Changes in drug 13C NMR chemical shifts as a tool for monitoring interactions with DNA

Eilis A. Boudreau, István Pelczer, Philip N. Borer, Gregory J. Heffron, Steven R. LaPlante

Research output: Contribution to journalArticlepeer-review

19 Scopus citations


The antibiotic drug, netropsin, was complexed with the DNA oligonucleotide duplex [d(GGTATACC)]2 to monitor drug 13C NMR chemical shifts changes. The binding mode of netropsin to the minor groove of DNA is well-known, and served as a good model for evaluating the relative sensitivity of 13C chemical shifts to hydrogen bonding.

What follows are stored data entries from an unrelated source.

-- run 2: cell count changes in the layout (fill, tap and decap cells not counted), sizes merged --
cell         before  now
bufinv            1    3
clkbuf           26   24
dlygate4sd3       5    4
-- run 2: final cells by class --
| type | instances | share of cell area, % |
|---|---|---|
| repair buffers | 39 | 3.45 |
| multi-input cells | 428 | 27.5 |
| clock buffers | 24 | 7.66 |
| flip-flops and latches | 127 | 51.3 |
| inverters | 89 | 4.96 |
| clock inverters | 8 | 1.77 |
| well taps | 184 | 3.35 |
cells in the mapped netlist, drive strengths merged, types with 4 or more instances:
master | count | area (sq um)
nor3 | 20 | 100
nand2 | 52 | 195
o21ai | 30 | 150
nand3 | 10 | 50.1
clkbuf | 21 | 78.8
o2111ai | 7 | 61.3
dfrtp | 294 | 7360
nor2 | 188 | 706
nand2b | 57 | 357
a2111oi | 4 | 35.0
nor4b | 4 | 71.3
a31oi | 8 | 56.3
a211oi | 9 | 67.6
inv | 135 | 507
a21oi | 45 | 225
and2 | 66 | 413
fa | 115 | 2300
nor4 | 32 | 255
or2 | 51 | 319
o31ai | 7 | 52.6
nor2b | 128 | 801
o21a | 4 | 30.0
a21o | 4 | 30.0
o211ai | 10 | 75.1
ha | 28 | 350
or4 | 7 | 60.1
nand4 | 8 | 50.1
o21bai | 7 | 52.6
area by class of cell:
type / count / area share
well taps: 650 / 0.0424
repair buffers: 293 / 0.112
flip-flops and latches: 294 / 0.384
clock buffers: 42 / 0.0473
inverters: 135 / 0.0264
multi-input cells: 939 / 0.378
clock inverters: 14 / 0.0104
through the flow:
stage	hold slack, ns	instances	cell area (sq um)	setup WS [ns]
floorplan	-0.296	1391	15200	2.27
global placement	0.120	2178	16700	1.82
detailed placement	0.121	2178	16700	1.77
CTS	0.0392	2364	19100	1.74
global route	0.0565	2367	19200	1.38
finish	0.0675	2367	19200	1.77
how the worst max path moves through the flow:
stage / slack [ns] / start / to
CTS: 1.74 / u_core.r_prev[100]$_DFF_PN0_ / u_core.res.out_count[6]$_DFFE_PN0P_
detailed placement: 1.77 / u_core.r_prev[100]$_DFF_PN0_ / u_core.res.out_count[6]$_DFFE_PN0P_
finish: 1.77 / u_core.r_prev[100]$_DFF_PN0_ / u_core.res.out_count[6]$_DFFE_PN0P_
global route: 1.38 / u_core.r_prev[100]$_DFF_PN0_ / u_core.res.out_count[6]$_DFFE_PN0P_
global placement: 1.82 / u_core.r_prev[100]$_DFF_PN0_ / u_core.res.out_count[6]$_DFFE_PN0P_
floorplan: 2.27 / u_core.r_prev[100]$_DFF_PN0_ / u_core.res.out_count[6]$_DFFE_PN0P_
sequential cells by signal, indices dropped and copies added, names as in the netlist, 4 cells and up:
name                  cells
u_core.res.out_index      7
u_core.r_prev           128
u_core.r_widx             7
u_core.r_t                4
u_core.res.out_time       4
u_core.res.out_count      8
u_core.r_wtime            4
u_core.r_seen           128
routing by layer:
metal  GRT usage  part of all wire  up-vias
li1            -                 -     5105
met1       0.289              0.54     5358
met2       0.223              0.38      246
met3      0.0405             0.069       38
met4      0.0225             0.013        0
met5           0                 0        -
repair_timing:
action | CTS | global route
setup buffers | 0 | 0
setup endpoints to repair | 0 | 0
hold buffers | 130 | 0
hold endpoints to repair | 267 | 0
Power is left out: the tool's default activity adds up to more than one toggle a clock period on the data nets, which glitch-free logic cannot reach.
===== config.mk =====
export PLATFORM = sky130hd
export DESIGN_NAME = flag_cond_unit_flat
export DESIGN_NICKNAME = d
export VERILOG_FILES = /design/src/rtl/flag_cond_if.sv /design/src/rtl/flag_cond_unit.sv /design/src/flat_wrapper.sv
export SDC_FILE = /design/constraint.sdc
export NUM_CORES = 1
export LEC_CHECK = 0
export CAP_MARGIN = 20
export CORE_AREA = 2 2 39 41
export CTS_CLUSTER_SIZE = 8
export DETAILED_ROUTE_END_ITERATION = 8
export DIE_AREA = 0 0 41 43
export PLACE_DENSITY = 0.72
export SYNTH_ARGS = -nofsm -noshare
export SYNTH_HDL_FRONTEND = slang
export SYNTH_SLANG_ARGS = --single-unit
export TNS_END_PERCENT = 100

===== constraint.sdc =====
create_clock -name clk -period 1.55 [get_ports clk]
set_input_delay 0.155 -clock clk [delete_from_list [all_inputs] [get_ports clk]]
set_output_delay 0.155 -clock clk [all_outputs]
set_load 0.02 [all_outputs]
## config.mk

```make
export PLATFORM = sky130hd
export DESIGN_NAME = pipe_stage_reg
export DESIGN_NICKNAME = d
export VERILOG_FILES = /design/src/rtl/pipe_stage_reg.sv
export SDC_FILE = /design/constraint.sdc
export NUM_CORES = 1
export LEC_CHECK = 0
export CAP_MARGIN = 20
export CORE_AREA = 3 3 124 185
export DETAILED_ROUTE_END_ITERATION = 7
export DIE_AREA = 0 0 127 188
export GPL_TIMING_DRIVEN = 0
export MAX_ROUTING_LAYER = met4
export PLACE_DENSITY = 0.82
export SLEW_MARGIN = 20
export SYNTH_ARGS = -nofsm -noshare
export SYNTH_HDL_FRONTEND = slang
export SYNTH_SLANG_ARGS = --single-unit
```

## constraint.sdc

```tcl
create_clock -name clk -period 2.15 [get_ports clk]
set_clock_uncertainty 0.05 [all_clocks]
set_input_delay 0.3225 -clock clk [delete_from_list [all_inputs] [get_ports clk]]
set_output_delay 0.3225 -clock clk [all_outputs]
set_load 0.02 [all_outputs]
```

## src/rtl/pipe_stage_reg.sv

```systemverilog
// Pipeline register between stages with a valid/ready handshake, an optional
// two-entry skid buffer, bubble-insert flush and a saturating stall counter.
module pipe_stage_reg #(
    parameter int DATA_W = 116,
    parameter int CTRL_W = 7,
    parameter int SKID   = 1,
    parameter int CNT_W  = 16
) (
    input  logic              clk,
    input  logic              reset,
    input  logic              flush_i,
    input  logic              in_valid_i,
    output logic              in_ready_o,
    input  logic [DATA_W-1:0] in_data_i,
    input  logic [CTRL_W-1:0] in_ctrl_i,
    output logic              out_valid_o,
    input  logic              out_ready_i,
    output logic [DATA_W-1:0] out_data_o,
    output logic [CTRL_W-1:0] out_ctrl_o,
    output logic [CNT_W-1:0]  stall_cnt_o
);

    logic              mValid_q, mValid_d;
    logic [DATA_W-1:0] mData_q, mData_d;
    logic [CTRL_W-1:0] mCtrl_q, mCtrl_d;
    logic              sValid_q, sValid_d;
    logic [DATA_W-1:0] sData_q, sData_d;
    logic [CTRL_W-1:0] sCtrl_q, sCtrl_d;
    logic [CNT_W-1:0]  stallCnt_q, stallCnt_d;

    logic inReady;
    logic inFire;
    logic outFire;
    logic stallEvent;

    // With the skid buffer, ready comes only from registered state so that
    // back-pressure never forms a combinational path from out_ready.
    always_comb begin
        if (SKID != 0) begin
            inReady = ~sValid_q & ~flush_i;
        end else begin
            inReady = (~mValid_q | out_ready_i) & ~flush_i;
        end
    end

    assign inFire     = in_valid_i & inReady;
    assign outFire    = mValid_q & out_ready_i;
    assign stallEvent = mValid_q & ~out_ready_i;

    // Every path that empties a register also zeroes its control bits, so a
    // bubble can never carry live control downstream.
    always_comb begin
        mValid_d = mValid_q;
        mData_d  = mData_q;
        mCtrl_d  = mCtrl_q;
        sValid_d = sValid_q;
        sData_d  = sData_q;
        sCtrl_d  = sCtrl_q;
        if (flush_i) begin
            mValid_d = 1'b0;
            mCtrl_d  = '0;
            sValid_d = 1'b0;
            sCtrl_d  = '0;
        end else if (SKID != 0) begin
            if (!mValid_q || outFire) begin
                if (sValid_q) begin
                    mValid_d = 1'b1;
                    mData_d  = sData_q;
                    mCtrl_d  = sCtrl_q;
                    if (inFire) begin
                        sData_d = in_data_i;
                        sCtrl_d = in_ctrl_i;
                    end else begin
                        sValid_d = 1'b0;
                        sCtrl_d  = '0;
                    end
                end else if (inFire) begin
                    mValid_d = 1'b1;
                    mData_d  = in_data_i;
                    mCtrl_d  = in_ctrl_i;
                end else begin
                    mValid_d = 1'b0;
                    mCtrl_d  = '0;
                end
            end else if (inFire) begin
                sValid_d = 1'b1;
                sData_d  = in_data_i;
                sCtrl_d  = in_ctrl_i;
            end
        end else begin
            if (inFire) begin
                mValid_d = 1'b1;
                mData_d  = in_data_i;
                mCtrl_d  = in_ctrl_i;
            end else if (outFire) begin
                mValid_d = 1'b0;
                mCtrl_d  = '0;
            end
        end
    end

    always_comb begin
        stallCnt_d = stallCnt_q;
        if (stallEvent && (stallCnt_q != {CNT_W{1'b1}})) begin
            stallCnt_d = stallCnt_q + 1'b1;
        end
    end

    always_ff @(posedge clk) begin
        if (reset) begin
            mValid_q   <= 1'b0;
            mData_q    <= '0;
            mCtrl_q    <= '0;
            sValid_q   <= 1'b0;
            sData_q    <= '0;
            sCtrl_q    <= '0;
            stallCnt_q <= '0;
        end else begin
            mValid_q   <= mValid_d;
            mData_q    <= mData_d;
            mCtrl_q    <= mCtrl_d;
            sValid_q   <= sValid_d;
            sData_q    <= sData_d;
            sCtrl_q    <= sCtrl_d;
            stallCnt_q <= stallCnt_d;
        end
    end

    assign in_ready_o  = inReady;
    assign out_valid_o = mValid_q;
    assign out_data_o  = mData_q;
    assign out_ctrl_o  = mCtrl_q;
    assign stall_cnt_o = stallCnt_q;

endmodule
```

# --- Yosys cells after proc, flatten, opt, wreduce, memory -nomap -nowiden ---
# Cells that the tools add are included.
op_classes:
  add_sub_neg: 1
  eq_ne: 2
  n_mux: 15
  n_bitwise: 7
  n_reduce_logical: 9
ops:
  columns: ["cell", "count"]
  rows:
  - ["2-to-1 mux 116 bit", 5]
  - ["2-to-1 mux 7 bit", 5]
  - ["adder 16 x 1 -> 16 bit, second input constant", 1]
  - ["inequality test 16 bit, second input constant", 1]
  - ["2-to-1 mux 1 bit", 5]
  - ["AND 1 bit", 4]
  - ["AND reduction 2 bit", 2]
  - ["nonzero test 2 bit", 2]
  - ["NOT 1 bit", 3]
  - ["AND reduction 3 bit", 1]
  - ["inequality test 2 bit, second input constant", 1]
  - ["OR reduction 2 bit", 1]
  - ["logical AND 1 bit", 1]
  - ["zero test 1 bit", 1]
  - ["logical OR 1 bit", 1]
word_totals:
  reg_bits: 264
  input_bits: 128
  out_inout_bits: 141

# --- Depth between registers and ports, before layout ---
# Gate-level depths: netlist of run 1.
logic_depth:
  word_depth: 6
  ltp_mapped: 7
  depth_no_buf: 5

# --- Worst setup path after synthesis of run 1 ---
# OpenSTA, ideal clock, no wires.
synth_path:
  kind: "reg2reg"
  start: "register stallCnt_q[0], in the netlist stall_cnt_o[0]"
  end: "register stallCnt_q[1], in the netlist stall_cnt_o[1]"
  setup_ns: 0.132
  arrival_ns: 1.681
  t_required_ns: 1.968
  setup_slack_ns: 0.287
  path_stages_with_launch: 7
  n_path_buf: 1
  synth_period_minus_slack_ns: 1.863
  cell_sequence: "dfxtp_1 -> ha_1 -> nand3_1 -> nor4_2 -> buf_2 -> nand3b_1 -> a21oi_1"
synth_between:
  elab_chain_len: 2
  word_cells_on_any_way: 3
  classes_between: "add/sub: 1; eq/ne: 1; reduce/logical: 1"
synth_lines:
  columns: ["element", "line_no", "text"]
  rows:
  - ["start: declaration", "29", "logic [CNT_W-1:0] stallCnt_q, stallCnt_d;"]
  - ["start signal: assignment", "125", "stallCnt_q <= stallCnt_d;"]
  - ["parallel branches: the longest is 2 deep, another holds adder 16 x 1 -> 16 bit", null, null]
# Several ways; the timed one is not identified.
# A chain may end at the register's enable or synchronous reset.

# --- Final worst setup path of run 1 ---
layout_path:
  start: "input flush_i"
  end: "register sData_q[49]"
layout_between:
  elab_chain_len: 6
  word_cells_on_any_way: 7
  classes_between: "mux: 3; bitwise: 3; reduce/logical: 1"
layout_lines:
  columns: ["element", "line_no", "text"]
  rows:
  - ["start: declaration", "11", "input logic flush_i,"]
  - ["NOT 1 bit (no source line) *", null, null]
  - ["AND 1 bit", "40", "inReady = ~sValid_q & ~flush_i;"]
  - ["AND 1 bit", "46", "assign inFire = in_valid_i & inReady;"]
  - ["2-to-1 mux 116 bit (3 in series)", null, null]
  - ["end signal: assignment", "123", "sData_q <= sData_d;"]
  - ["end: declaration", "27", "logic [DATA_W-1:0] sData_q, sData_d;"]
# Mark *: on every way between the ends. The rest lies on a longest branch, timed or not. The select of a mux whose other input is x is not followed.

==> out/qor.txt, run 1 <==
Overall Global Routing Usage -> 25.4%
Fin worst setup slack -> 0.0944 ns
Final-layout fill cell count -> 1772
GRT overflow -> 0
Vias in the first global route -> 9758
Placed cell count -> 1732
Period utilization -> 95.6%
Share of cells above drive strength 1 -> 5.92%
Crit-path max FO -> 10
Die ar. -> 0.0239 sq mm
Initial core utilization -> 48.3%
Slew Limit Fails -> 0
Peak VDD IR -> 0.000713 V
Num Clock Sinks -> 264
DP Worst Slack -> -0.832 ns
CTS Buffer Depth -> 3
Reg clk slew, reported paths -> 0.06 ns
Startpoint types -> input pin
Synth warn -> 0
Measured slew at the worst slew-check pin -> 0.831 ns
FF-to-FF Start -> out_valid_o
Rel. slew slack -> 44.6%
# DRC -> 0
R2r worst-path depth -> 5
Via density per instance -> 5.45
Worst hold path type -> input pin to flip-flop
Layout area overhead -> 37.1%
Final ANT Viol Nets -> 0
Drt pass-1 iters -> 5
Total Routed Length -> 30.7 mm
Reg-to-reg endpoint -> out_data_o[94]
Post-cts hold buffer count -> 0
Commonest non-fill, non-tap cell in the layout -> clkdlybuf4s50_1
Flop2flop setup slack -> 0.17 ns
Core area -> 0.0216 sq mm
LEAKAGE -> 4.76 nW
Worst Setup EP -> sData_q[49]
Nets -> 1618
Routed len/inst -> 17.3 um
Status -> finished clean
Syn_area_per_cell -> 8.76 sq um
Skew-Pair Late Insertion Delay -> 0.51 ns
Final non-filler cell total -> 1777
Root buffer selected by CTS -> clkbuf_16
Net Count, Synth -> 1322
Endpoints failing setup -> 0
Placement Rows -> 66
Commonest non-fill, non-tap cells in the layout -> clkdlybuf4s50_1, dfxtp_1, nand2_1, nor2_1, a21oi_1
Crit end category -> flip-flop
Worst setup path startpoint -> flush_i
Worst Path Arrival -> 2.44 ns
Crit path kind -> input pin to flip-flop
F_max -> 486 MHz
Register area share after synthesis -> 50.6%
Fin util -> 66.3%
Largest net degree at the start of global routing -> 18
Initial drt markers -> 418
Flops & latches, synth -> 264
WP data required -> 2.54 ns
TritonCTS clock tree -> done
Io pins -> 269
Fin area -> 0.0143 sq mm
Initial antenna violation count -> 1
First-pass GRT wire length -> 48.5 mm
Vias after detailed routing -> 9682
CTS buffer count -> 25
Post-Syn Area -> 0.0105 sq mm
Max_cap viols -> 0
Cells after Synth -> 1193
Die height -> 188 um
Routability cong. -> 0.822
Netlist cell types -> 40
Post-DP Area -> 0.0135 sq mm
Detailed-placement wirelength estimate -> 22.8 mm
Pwr per Cell Area -> 753 mW/mm^2
Die Wd -> 127 um
IO buf count -> 267
Tmin final -> 2.06 ns
H-tree levels -> 1
Final hold vios -> 0
## kinds of logic after synthesis
group	after synthesis	share of synthesized area, %
simple gates	433	17.2
fa+ha+maj	1	0.120
buf+inv	103	4.13
mux	121	11.6
xor+xnor	1	0.0838
flops	264	50.6
compound gates	270	16.3
## per-layer routing
layer | up-vias | routed length (um) | track usage (%)
li1 | 4734 | - | -
met1 | 4579 | 11500 | 26.8
met2 | 312 | 16400 | 46.6
met3 | 57 | 2000 | 5.79
met4 | 0 | 844 | 7.80
met5 | - | 0 | -
## timing repair
action                                  CTS  global route
gates cloned                              0             0
buffers inserted                          0             3
pin swaps                                 0             2
gates resized for setup                  10            13
endpoints found under the setup margin  181            87
## how the worst min path moves through the flow
stage | startpoint | endpoint | slack [ns] | depth (start not counted)
floorplan | sData_q[0] | sData_q[0] | 0.39 | 2
global placement | sData_q[1] | sData_q[1] | 0.39 | 2
detailed placement | sData_q[13] | sData_q[13] | 0.40 | 2
CTS | reset | stall_cnt_o[11] | 0.27 | 3
global route | in_data_i[2] | sData_q[2] | 0.32 | 3
finish | reset | stall_cnt_o[11] | 0.29 | 3
## flip-flops by register name, summed over array words and instances, names as in the netlist
| name | count |
|---|---|
| sCtrl_q | 7 |
| out_data_o | 116 |
| stall_cnt_o | 16 |
| sData_q | 116 |
| out_ctrl_o | 7 |
| out_valid_o | 1 |
| sValid_q | 1 |
## report_power, final
part	total (mW)	switching (mW)	leakage (nW)	internal (mW)
sequential	5.15	0.0933	2.15	5.06
clock	4.33	1.82	0.390	2.51
combinational	1.32	0.682	2.22	0.642
## per-stage QoR
stage	power [mW]	hold WS [ns]	TNS [ns]
3_5_place_dp	6.58	0.396	-142.98
5_1_grt	11.2	0.317	-0.00731
4_1_cts	10.9	0.266	0
2_1_floorplan	5.84	0.386	0
6_report	10.8	0.292	0
3_3_place_gp	6.55	0.390	-132.80
## layout make-up
cell class / instances / area, sq um / area share [%]
Sequential cell: 264 / 5290 / 36.9
Inverter: 2 / 7.51 / 0.0524
Tap cell: 272 / 340 / 2.37
Antenna cell: 1 / 2.50 / 0.0175
Buffer: 100 / 449 / 3.13
Multi-Input combinational cell: 826 / 4770 / 33.3
Clock buffer: 36 / 707 / 4.93
Clock inverter: 6 / 83.8 / 0.585
Timing Repair Buffer: 270 / 2690 / 18.8
## critical path, stage by stage
cell and delay, ns:
clkdlybuf4s50_1 0.56, nand2b_1 0.22, clkbuf_1 0.25, nor3_4 0.23
buf_4 0.18, buf_6 0.19, buf_2 0.24, nand2_1 0.08
a21oi_1 0.17
## Yosys cell counts, drive strengths merged
| library cell | number | area share (%) |
|---|---|---|
| xor2 | 1 | 0.084 |
| dfxtp | 264 | 51 |
| nand2b | 2 | 0.19 |
| buf | 39 | 1.8 |
| a211oi | 123 | 8.8 |
| a21oi | 127 | 6.1 |
| o21ai | 4 | 0.19 |
| mux2i | 118 | 11 |
| o31ai | 7 | 0.50 |
| nor4b | 1 | 0.084 |
| nor2 | 138 | 5.0 |
| o2111ai | 1 | 0.084 |
| nand4 | 6 | 0.36 |
| inv | 2 | 0.072 |
| or4 | 6 | 0.43 |
| and2 | 1 | 0.060 |
| mux2 | 3 | 0.32 |
| and3 | 2 | 0.12 |
| or2 | 1 | 0.060 |
| nor4bb | 1 | 0.096 |
| nor3 | 11 | 0.62 |
| and2b | 1 | 0.072 |
| clkbuf | 62 | 2.2 |
| a31oi | 1 | 0.060 |
| or3 | 5 | 0.30 |
| nand3b | 1 | 0.072 |
| nor2b | 3 | 0.18 |
| nand2 | 239 | 8.6 |
| nor4 | 2 | 0.18 |
| a22oi | 7 | 0.50 |
| ha | 1 | 0.12 |
| and4 | 2 | 0.17 |
| nand3 | 3 | 0.14 |
| nor3b | 8 | 0.57 |
No activity file was read; power rests on OpenSTA's default activity.
==> run 2: changes to the inputs <==
--- a/config.mk
+++ b/config.mk
@@ -9,7 +9,6 @@
 export CORE_AREA = 3 3 124 185
 export DETAILED_ROUTE_END_ITERATION = 7
 export DIE_AREA = 0 0 127 188
-export GPL_TIMING_DRIVEN = 0
 export MAX_ROUTING_LAYER = met4
 export PLACE_DENSITY = 0.82
 export SLEW_MARGIN = 20
==> constraint.sdc (replaced) <==
create_clock -name clk -period 2 [get_ports clk]
set_clock_uncertainty 0.05 [all_clocks]
set_input_delay 0.3 -clock clk [delete_from_list [all_inputs] [get_ports clk]]
set_output_delay 0.3 -clock clk [all_outputs]
set_load 0.05 [all_outputs]
==> run 2 against run 1 <==
Effect of this change: utilization up 0.51 points; largest cell class unchanged; combinational power grew 27%; highest routed layer unchanged; critical endpoint is now stall_cnt_o[9]; final cell count fell by 2.8%; first-iteration DRC count rose by 17%; total power grew 15%; flip-flop and latch count stayed put; non-clock buffer count down 49; global-route usage fell by 2.3 points; setup slack gained 0.00074 ns.
==> out/qor.txt, run 2 (synthesized netlist as in run 1, its figures left out) <==
Via density per instance -> 5.49 (+0.74%)
Period utilization -> 95.2%
Measured slew at the worst slew-check pin -> 0.642 ns (-0.190 ns)
CTS buffer count -> 24 (-4.0%)
CP max stage delay -> 0.57 ns (about the same)
Net Switching -> 3.17 mW (+23%)
Peak VDD IR -> 0.000692 V (-3.0%)
Layout area overhead -> 38.2%
Status -> finished clean
Initial antenna violation count -> 0 (-1)
Power consumption -> 12.4 mW (+15%)
Post-cts hold buffer count -> 0 (unchanged)
Die ar. -> 0.0239 sq mm (unchanged)
LEAKAGE -> 5.39 nW (+13%)
Critical Path Slowest Stage Cell -> dlygate4sd2_1
Detailed-placement wirelength estimate -> 19.2 mm (-16%)
Die height -> 188 um (unchanged)
Reg clk slew, reported paths -> 0.07 ns (about the same)
Slew Limit Fails -> 0 (unchanged)
Root buffer selected by CTS -> clkbuf_16
Max_cap viols -> 0 (unchanged)
Internal power -> 9.22 mW (+12%)
Skew-Pair Late Insertion Delay -> 0.51 ns (about the same)
Buf+Inv Stages, Crit Path -> 1 (-4)
Net Sw Frac -> 25.6% (+1.6 points)
IO buf count -> 268 (+0.37%)
Vias after detailed routing -> 9485 (-2.0%)
Largest net degree at the start of global routing -> 75 (+57)
Initial core utilization -> 48.3% (unchanged)
First-pass GRT wire length -> 44.9 mm (-7.5%)
Commonest non-fill, non-tap cell in the layout -> dfxtp_1
Min Hold Slack -> 0.114 ns (-0.178 ns)
TritonCTS clock tree -> done
Placement Rows -> 66 (unchanged)
Die Wd -> 127 um (unchanged)
Rel. slew slack -> 56.0% (+11 points)
Startpoint types -> flip-flop
WHS Path Cells -> 2 (-1)
Final hold vios -> 0 (unchanged)
Crit-path max FO -> 6 (-4)
Routability cong. -> 0.805 (-2.1%)
Final ANT Viol Nets -> 0 (unchanged)
Num Clock Sinks -> 264 (unchanged)
Vias in the first global route -> 9279 (-4.9%)
# DRC -> 0 (unchanged)
Commonest non-fill, non-tap cells in the layout -> dfxtp_1, nand2_1, nor2_1, dlygate4sd2_1, a21oi_1
Io pins -> 269 (unchanged)
Pwr per Cell Area -> 858 mW/mm^2 (+14%)
Sequential Power Share -> 44.7% (-3.0 points)
Placed cell count -> 1683 (-2.8%)
H-tree levels -> 1 (unchanged)
F_max -> 525 MHz
WP data required -> 1.65 ns (-0.89 ns)
RSZ-0062 raised after global routing -> false
Overall Global Routing Usage -> 23.1% (-2.3 points)
Clock group share of total power -> 41.8% (+1.7 points)
R2r worst-path depth -> 5 (unchanged)
Worst path cell trace -> dlygate4sd2_1
Final non-filler cell total -> 1728 (-2.8%)
Crit end category -> output port
Routed len/inst -> 16.3 um (-5.7%)
ANT cells -> 0 (-1)
Worst path depth -> 1 (-8)
Fin worst setup slack -> 0.0952 ns (+0.000738 ns)
Worst Path Arrival -> 1.55 ns (-0.89 ns)
GRT overflow -> 0 (unchanged)
Worst hold path type -> input pin to flip-flop
Share of cells above drive strength 1 -> 8.17% (+2.3 points)
Tmin final -> 1.90 ns
Drt pass-1 iters -> 5 (unchanged)
Endpoints failing setup -> 0 (unchanged)
Logic pwr share -> 13.6% (+1.3 points)
Crit path kind -> flip-flop to output port
CP delay by family, top -> buffers and inverters
Initial drt markers -> 489 (+17%)
DP Worst Slack -> -0.173 ns (+0.658 ns)
CTS Buffer Depth -> 3 (unchanged)
Nets -> 1568 (-3.1%)
Core area -> 0.0216 sq mm (unchanged)
Total Routed Length -> 28.2 mm (-8.3%)
==> run 2: cell count changes in the layout (fill, tap and decap cells not counted), moves of 4 or more <==
cell and change:
buf_2 -31, dfxtp_2 +8, buf_4 +34, buf_12 +18, buf_1 -5, dfxtp_1 -9
bufinv_16 +4, clkbuf_1 -58, dlygate4sd2_1 +134, clkdlybuf4s50_1 -140, clkbuf_2 -4
==> run 2: path summary, 6_finish.rpt <==
check / from / end / slack, ns
min: reset / stall_cnt_o[8] / 0.11
max: stall_cnt_o[9] / stall_cnt_o[9] / 0.1
max reg2reg: stall_cnt_o[0] / stall_cnt_o[11] / 0.22
min reg2reg: sData_q[9] / sData_q[9] / 0.40
==> run 2: final cells by class <==
cell class	instances	area (sq um)
clock buffers	30	674
clock inverters	13	234
fillers	1724	7190
inverters	2	7.51
multi-input cells	826	4770
flip-flops and latches	264	5300
well taps	272	340
repair buffers	321	3120
==> run 2: metrics by stage <==
step	TNS, ns	util, %	instance area [sq um]
after global placement	-5.61	63.2	13700
after CTS	0	66.7	14400
after detailed placement	-10.46	63.2	13700
after global routing	0	66.8	14400
final	0	66.8	14400
after floorplan	0	-	10500
==> run 2: power groups by stage <==
stage / clock network [mW] / logic [mW] / registers (mW)
2_1_floorplan: 0 / 0.442 / 6.21
3_3_place_gp: 0 / 1.77 / 5.65
3_5_place_dp: 0 / 1.79 / 5.66
4_1_cts: 5.27 / 1.69 / 5.53
5_1_grt: 5.44 / 1.79 / 5.55
6_report: 5.17 / 1.68 / 5.53
==> run 2: timing repair <==
action,in CTS,in global routing
setup endpoints to repair,136,8
setup buffers,2,0
resized for setup,135,2
==> run 2: layer usage <==
metal	share of wire, %	GRT usage (%)	routed length (um)	up-vias
met5	0	-	0	-
met1	38	25.8	10600	4423
li1	-	-	-	4649
met2	52	40.4	14500	334
met3	6.4	3.93	1820	79
met4	4.2	9.91	1190	0
==> run 3: changes to the inputs <==
--- a/config.mk
+++ b/config.mk
@@ -6,11 +6,11 @@
 export NUM_CORES = 1
 export LEC_CHECK = 0
 export CAP_MARGIN = 20
-export CORE_AREA = 3 3 124 185
+export CORE_AREA = 3 3 146 218
 export DETAILED_ROUTE_END_ITERATION = 7
-export DIE_AREA = 0 0 127 188
+export DIE_AREA = 0 0 149 221
 export MAX_ROUTING_LAYER = met4
-export PLACE_DENSITY = 0.82
+export PLACE_DENSITY = 0.63
 export SLEW_MARGIN = 20
 export SYNTH_ARGS = -nofsm -noshare
 export SYNTH_HDL_FRONTEND = slang
==> run 3 against run 2 <==
Effect of this change: count of clock-buffer cells in the layout increased by 9; register-to-register slack got worse by 0.07 ns; clock power decreased by 6.0%; via count decreased by 4.6%; setup slack got worse by 0.020 ns; cell area increased by 1.1%; final cell count increased by 7.6%; critical path depth unchanged; non-clock buffer count decreased by 2; combinational power about the same; largest cell class unchanged; largest power group unchanged.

Large downfield shifts were observed for four resonances of carbons that neighbor sites which are known to form hydrogen bond interactions with the DNA minor groove. Many of the remaining resonances of netropsin exhibit shielding or relatively smaller deshielding changes. Based on the model system presented here, large deshielding NMR shift changes of a ligand upon macromolecule binding can likely be attributed to hydrogen bond formation at nearby sites.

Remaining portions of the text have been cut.